While Data science is largely concerned with the extraction of meaningful patterns in data unseen to the human eye, AI as applied to practical cases is applicable in processing massive scale of unstructured data such as text, images, video, and speech. Parallel computing and cloud technologies have made access to computing power a lot more affordable. This enables building real applications embedding Data science and AI.
The need for models
The basic building block for Data science or AI are models. Models are an abstract representation of reality. In order to understand the dynamics of a system, it is often easier to work with the model of a system than the real system itself. Manipulating a model (changing decision variables or the environment) is much easier than manipulating a real system. Experimentation is easier and does not interfere with the organization’s daily operations. There are further advantages of modelling in general as illustrated below:
- Models enable the compression of time. Years of operations can be simulated in minutes or seconds of computer time.
- The cost of making mistakes during a trial-and-error experiment is much lower
- The business environment involves considerable uncertainty. With modeling, a manager can estimate the risks resulting from specific actions.

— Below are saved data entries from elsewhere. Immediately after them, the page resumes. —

**config.mk**
```make
export PLATFORM = sky130hd
export DESIGN_NAME = memory_arbiter
export DESIGN_NICKNAME = d
export VERILOG_FILES = /design/src/rtl/memory_arbiter_pkg.sv /design/src/rtl/rr_arbiter_2.sv /design/src/rtl/memory_arbiter.sv
export SDC_FILE = /design/constraint.sdc
export NUM_CORES = 1
export LEC_CHECK = 0
export BUFFER_PORTS_ARGS = -buffer_cell sky130_fd_sc_hd__buf_2
export CORE_ASPECT_RATIO = 0.5
export CORE_UTILIZATION = 40
export DETAILED_ROUTE_END_ITERATION = 8
export MAX_ROUTING_LAYER = met4
export PLACE_DENSITY = 0.78
export SYNTH_ARGS = -nofsm -noshare
export SYNTH_HDL_FRONTEND = slang
export SYNTH_SLANG_ARGS = --single-unit
```
**constraint.sdc**
```tcl
create_clock -name clk -period 4.5 [get_ports clk]
set_input_delay 0.9 -clock clk [delete_from_list [all_inputs] [get_ports clk]]
set_output_delay 0.9 -clock clk [all_outputs]
set_load 0.01 [all_outputs]
```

- Mathematical models enable the analysis of a very large, sometimes infinite, number of possible solutions. Even in simple problems, managers often have a large number of alternatives from which to choose.
- Models and solution methods are readily available, thanks to the open-source community, academia, and the large cloud technology vendors.
Some classes of models include the following: Classification and clustering, Regression for forecasting, time series methods for predictions, Markov models for segmentation, machine learning for fraud detection, etc.
Frameworks for Data Science
Whilst academia are busy churning out new models literally every day, it is important to institutionalise the process of building, validating, and deploying models in real-world instances. This calls for a standard process to be adopted such as the CRISP-DM approach for data sciences as illustrated in the figure above. This methodology starts with Business understanding. This includes working closely with various stakeholders in the business to understand their pain points be it in operations, planning, or decision making.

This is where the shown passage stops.